Church in Makarska, Croatia

Cathedral of St. Mark the Evangelist (Katedrala sv. Marka evanđelista) is a Baroque church located in the center of the town of Makarska, on Andrija Kačić Miošić Square. It serves as the co-cathedral of the Archdiocese of Split-Makarska and was the episcopal seat of the former Diocese of Makarska.

The cathedral was built in the Baroque style in 1700 as the cathedral of the then diocese of Makarska at the initiative of the Bishop of Makarska, Nikola Bijanković, but was never completely finished. In 1756, the cathedral was consecrated by a later Bishop of Makarska, Stjepan Blašković. In 1828 Makarska diocese became part of the united Archdiocese of Split-Makarska, with the diocesan cathedral based in Split.

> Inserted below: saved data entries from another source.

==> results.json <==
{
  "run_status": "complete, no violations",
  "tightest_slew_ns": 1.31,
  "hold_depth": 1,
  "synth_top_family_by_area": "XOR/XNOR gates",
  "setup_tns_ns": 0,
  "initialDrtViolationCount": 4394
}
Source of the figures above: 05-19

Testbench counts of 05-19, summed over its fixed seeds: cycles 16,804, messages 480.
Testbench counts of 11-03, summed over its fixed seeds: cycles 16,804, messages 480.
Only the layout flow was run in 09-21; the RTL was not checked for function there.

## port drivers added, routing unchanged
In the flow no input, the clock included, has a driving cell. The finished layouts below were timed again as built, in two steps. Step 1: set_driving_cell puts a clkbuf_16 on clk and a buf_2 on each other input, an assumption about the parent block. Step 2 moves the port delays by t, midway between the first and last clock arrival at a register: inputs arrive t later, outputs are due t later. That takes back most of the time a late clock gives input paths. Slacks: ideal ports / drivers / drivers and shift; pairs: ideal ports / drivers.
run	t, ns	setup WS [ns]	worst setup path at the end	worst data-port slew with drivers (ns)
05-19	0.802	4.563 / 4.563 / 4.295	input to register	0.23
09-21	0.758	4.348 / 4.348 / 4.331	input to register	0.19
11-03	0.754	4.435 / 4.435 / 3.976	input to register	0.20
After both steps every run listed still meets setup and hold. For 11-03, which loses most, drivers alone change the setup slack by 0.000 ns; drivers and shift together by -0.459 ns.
From an optimization exercise on the open Yosys and OpenROAD flow, aimed at small area, a short achievable clock period and few clock cycles per item; shortcuts taken in it are not production practice. Function was checked by simulation only, so behaviour that the tests miss may differ from the original. Power is estimated from default activity; no workload was simulated.

// wte_sha384
module wte_sha384 (
    input  wire         clk,
    input  wire         rst,           
    input  wire         in_valid,
    output wire         in_ready,
    input  wire [63:0]  in_word,
    input  wire         in_first,      
    input  wire         in_last,       
    output wire         out_valid,
    input  wire         out_ready,
    output wire [383:0] out_digest
);
For scale: roughly 11,000 cells after synthesis, about 2,300 flip-flops, roughly 460 I/O pins, about 100,000 sq um of cells after synthesis.
==> flow/config.mk <==
export PLATFORM = sky130hd
export DESIGN_NAME = wte_sha384
export DESIGN_NICKNAME = wte_sha384
export VERILOG_FILES = /design/flow/design.v
export SDC_FILE = /design/flow/constraint.sdc
export NUM_CORES = 4
export LEC_CHECK = 0
export ABC_AREA = 1
export CAP_MARGIN = 40
export CORE_MARGIN = 2
export CORE_UTILIZATION = 40
export CTS_CLUSTER_DIAMETER = 80
export CTS_CLUSTER_SIZE = 30
export PLACE_DENSITY = 0.72
export SLEW_MARGIN = 40
export SYNTH_MEMORY_MAX_BITS = 16384
==> flow/constraint.sdc <==
create_clock -name core_clock -period 11.0 [get_ports {clk}]
set_input_delay 2.2000 -clock core_clock [delete_from_list [all_inputs] [get_ports {clk}]]
set_output_delay 2.2000 -clock core_clock [all_outputs]
set_load 0.01 [all_outputs]
standard.sh (not shown) runs the stock make flow with config.mk's settings and CLKGATE_MAP_FILE= SYNTH_SCRIPT=/design/flow/synth_recipe.tcl, a recipe that flattens the netlist after the stock synthesis.
==> flow/flow/run.sh <==
#!/bin/bash
set -euo pipefail
bash standard.sh SETUP_SLACK_MARGIN=7.2 finish > standard_flow.log 2>&1
The starting point completed without violations.
Testbench counts at the start, summed over its fixed seeds: cycles 202,356, blocks 2,407.
Change:
==> flow/run.sh (new file) <==
#!/bin/bash
# synth_recipe.tcl (not shown) runs the flow's synth.tcl, then flattens the netlist and writes it again
# the make line also repeats each setting of config.mk as NAME=value (left out here)
make -C /OpenROAD-flow-scripts/flow DESIGN_CONFIG=/design/flow/config.mk WORK_HOME=/design/flow/orfs CLKGATE_MAP_FILE= SYNTH_SCRIPT=/design/flow/synth_recipe.tcl finish
Settings changed: SETUP_SLACK_MARGIN set to 5.
removed: flow/flow/run.sh
removed: flow/standard.sh
=>
- synthesized cell count does not change
- routed wire length came out lower by a few percent
- clock skew goes up by 9.3 ps
- combinational power decreases by roughly a tenth
- total power drops by a few percent
- maximum frequency shrinks by a quarter to a third
- setup slack gets worse by 1500 ps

The façade, facing southwest, is decorated with two simple mullioned windows and a smaller Gothic-style oculus. On the right side from the entrance to the cathedral is the altar, which houses the bones of the patron saint of the city of Makarska St. Clement. The bones were brought to the cathedral from the Roman catacombs in 1725. On the left side from the entrance to the cathedral is the altar dedicated to Virgin Mary, and over it a small altar dedicated to Our Lady of the Rosary, decorated with the painting on wood of a Virgin and Child, painted by a master from the Byzantine school. The small altar, according to its locals, was built during the plague that hit Makarska in 1815. The second altar on the left is the altar of St. Cross. It is dedicated to the Calvary, and is decorated with the life-size wooden statues.

Inside of the cathedral

The Cathedral was badly damaged during the large earthquake that hit Makarska in 1962. The renovation of the cathedral's interior changed its original appearance. The main altar, work of Venetian masters, was moved to the province Chapel of the Blessed Sacrament. Earthquake also damaged the choir. New organs, work of the Slovenian company Jenko, were installed in 1970.